»»

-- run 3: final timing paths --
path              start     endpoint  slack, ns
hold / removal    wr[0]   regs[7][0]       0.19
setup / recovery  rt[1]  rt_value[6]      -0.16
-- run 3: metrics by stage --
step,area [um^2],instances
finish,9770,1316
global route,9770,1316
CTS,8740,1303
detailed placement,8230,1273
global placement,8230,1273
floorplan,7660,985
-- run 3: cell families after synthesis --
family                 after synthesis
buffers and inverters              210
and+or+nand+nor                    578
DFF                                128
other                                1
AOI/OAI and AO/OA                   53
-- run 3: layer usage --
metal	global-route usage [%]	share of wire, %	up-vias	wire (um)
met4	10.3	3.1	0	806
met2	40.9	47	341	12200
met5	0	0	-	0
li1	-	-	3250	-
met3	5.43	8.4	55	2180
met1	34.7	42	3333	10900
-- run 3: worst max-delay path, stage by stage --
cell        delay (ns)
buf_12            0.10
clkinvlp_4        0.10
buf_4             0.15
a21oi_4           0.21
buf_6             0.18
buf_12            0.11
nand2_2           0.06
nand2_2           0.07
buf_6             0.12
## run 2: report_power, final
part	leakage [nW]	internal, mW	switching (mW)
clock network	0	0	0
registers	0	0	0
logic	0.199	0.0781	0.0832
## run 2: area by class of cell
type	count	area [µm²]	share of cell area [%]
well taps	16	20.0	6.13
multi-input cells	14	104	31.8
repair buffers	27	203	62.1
==> src/mem_pkg.sv <==
package mem_pkg;

  // bus data word
  localparam int DATA_WIDTH = 32;

  // one byte lane per sel bit
  localparam int LANE_WIDTH = 8;
  localparam int LANE_COUNT = DATA_WIDTH / LANE_WIDTH;

  // byte address on the bus
  localparam int ADR_WIDTH = 32;

  // low address bits below the word index
  localparam int BYTE_OFS_BITS = 2;

  // tag widths, echoed back with the ack
  localparam int TGA_WIDTH = 4;
  localparam int TGD_WIDTH = 4;
  localparam int TGC_WIDTH = 4;

endpackage

==> src/mem_rsp_collect.sv <==
module mem_rsp_collect (
  input  logic                                                  clk,
  input  logic                                                  reset_i,

  // request strobes from the decoder
  input  logic                                                  inst_req_i,
  input  logic                                                  data_req_i,

  // tags straight from the bus
  input  logic [mem_pkg::TGA_WIDTH-1:0]                         inst_tga_i,
  input  logic [mem_pkg::TGD_WIDTH-1:0]                         inst_tgd_i,
  input  logic [mem_pkg::TGC_WIDTH-1:0]                         inst_tgc_i,
  input  logic [mem_pkg::TGA_WIDTH-1:0]                         data_tga_i,
  input  logic [mem_pkg::TGD_WIDTH-1:0]                         data_tgd_i,
  input  logic [mem_pkg::TGC_WIDTH-1:0]                         data_tgc_i,

  // registered bytes, lane k at index k
  input  logic [mem_pkg::LANE_COUNT-1:0][mem_pkg::LANE_WIDTH-1:0] inst_lane_bytes_i,
  input  logic [mem_pkg::LANE_COUNT-1:0][mem_pkg::LANE_WIDTH-1:0] data_lane_bytes_i,

  // instruction port response
  output logic                                                  inst_ack_o,
  output logic [mem_pkg::DATA_WIDTH-1:0]                        inst_dat_o,
  output logic [mem_pkg::TGA_WIDTH-1:0]                         inst_tga_o,
  output logic [mem_pkg::TGD_WIDTH-1:0]                         inst_tgd_o,
  output logic [mem_pkg::TGC_WIDTH-1:0]                         inst_tgc_o,

  // data port response
  output logic                                                  data_ack_o,
  output logic [mem_pkg::DATA_WIDTH-1:0]                        data_dat_o,
  output logic [mem_pkg::TGA_WIDTH-1:0]                         data_tga_o,
  output logic [mem_pkg::TGD_WIDTH-1:0]                         data_tgd_o,
  output logic [mem_pkg::TGC_WIDTH-1:0]                         data_tgc_o
);

  // acks, one cycle after the request
  always_ff @(posedge clk)
  begin
    if (reset_i)
    begin
      inst_ack_o <= 1'b0;
      data_ack_o <= 1'b0;
    end
    else
    begin
      inst_ack_o <= inst_req_i;
      data_ack_o <= data_req_i;
    end
  end

  // tags delayed to line up with the lane read data
  always_ff @(posedge clk)
  begin
    inst_tga_o <= inst_tga_i;
    inst_tgd_o <= inst_tgd_i;
    inst_tgc_o <= inst_tgc_i;
    data_tga_o <= data_tga_i;
    data_tgd_o <= data_tgd_i;
    data_tgc_o <= data_tgc_i;
  end

  // lane k lands on bits 8k+7 downto 8k
  always_comb
  begin
    for (int k = 0; k < mem_pkg::LANE_COUNT; k++)
    begin
      inst_dat_o[k*mem_pkg::LANE_WIDTH +: mem_pkg::LANE_WIDTH] = inst_lane_bytes_i[k];
      data_dat_o[k*mem_pkg::LANE_WIDTH +: mem_pkg::LANE_WIDTH] = data_lane_bytes_i[k];
    end
  end

endmodule

==> config.mk <==
export PLATFORM = sky130hd
export DESIGN_NAME = mem_rsp_collect
export DESIGN_NICKNAME = d
export VERILOG_FILES = /design/src/mem_pkg.sv /design/src/mem_rsp_collect.sv
export SDC_FILE = /design/constraint.sdc
export NUM_CORES = 1
export LEC_CHECK = 0
export BUFFER_PORTS_ARGS = -buffer_cell sky130_fd_sc_hd__buf_2
export CAP_MARGIN = 0
export CELL_PAD_IN_SITES_DETAIL_PLACEMENT = 0
export CELL_PAD_IN_SITES_GLOBAL_PLACEMENT = 1
export CORE_MARGIN = 2
export CORE_UTILIZATION = 15
export DETAILED_ROUTE_END_ITERATION = 12
export GPL_TIMING_DRIVEN = 1
export PLACE_DENSITY_LB_ADDON = 0.1
export SYNTH_ARGS = -nofsm -noshare
export SYNTH_HDL_FRONTEND = slang
export SYNTH_SLANG_ARGS = --single-unit
==> constraint.sdc <==
create_clock -name clk -period 0.8 [get_ports clk]
set_input_delay 0.08 -clock clk [delete_from_list [all_inputs] [get_ports clk]]
set_output_delay 0.08 -clock clk [all_outputs]
set_load 0.03 [all_outputs]
### Word-level counts from Yosys, hierarchy flattened

Cells that the tools add are included.

| storage, ports and cells | value |
|---|---|
| flip-flop bits (word level) | 26 |
| input bits | 92 |
| logic and storage cells | 8 |

### Depth between registers and ports, before layout

Gate-level depths: netlist of the first run.

| logic depth | value |
|---|---|
| depth after elaboration | 0 |
| depth in mapped cells | 1 |

### Least setup slack after synthesis of the first run

No wires, ideal clock.

| timing | value |
|---|---|
| path kind | register to output |
| start | reg data_ack_o |
| end | out data_ack_o |
| required time | 0.720 ns |
| buffers on the path | 0 |
| slack | 0.261 ns |
| data arrival time | 0.459 ns |
| stages on the path, launching flop included | 1 |
| cell sequence | dfxtp_1 |

RTL lines:

| item | line | text |
|---|---|---|
| start, declared | mem_rsp_collect.sv:29 | `output logic data_ack_o,` |
| start signal, assigned | mem_rsp_collect.sv:47 | `data_ack_o <= data_req_i;` |

No word-level cell between the ends.

### Worst setup path after layout of the first run

| timing | value |
|---|---|
| start | reg inst_tgc_o[2] (netlist name) |
| end | out inst_tgc_o[2] (netlist name) |

RTL lines:

| item | line | text |
|---|---|---|
| start, declared | mem_rsp_collect.sv:26 | `output logic [mem_pkg::TGC_WIDTH-1:0] inst_tgc_o,` |
| start signal, assigned | mem_rsp_collect.sv:56 | `inst_tgc_o <= inst_tgc_i;` |

No word-level cell between the ends.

««

TO DO. Provide the count of lines above that contain "usage", without any other words.

SOLUTION FOR THIS EXERCISE. 2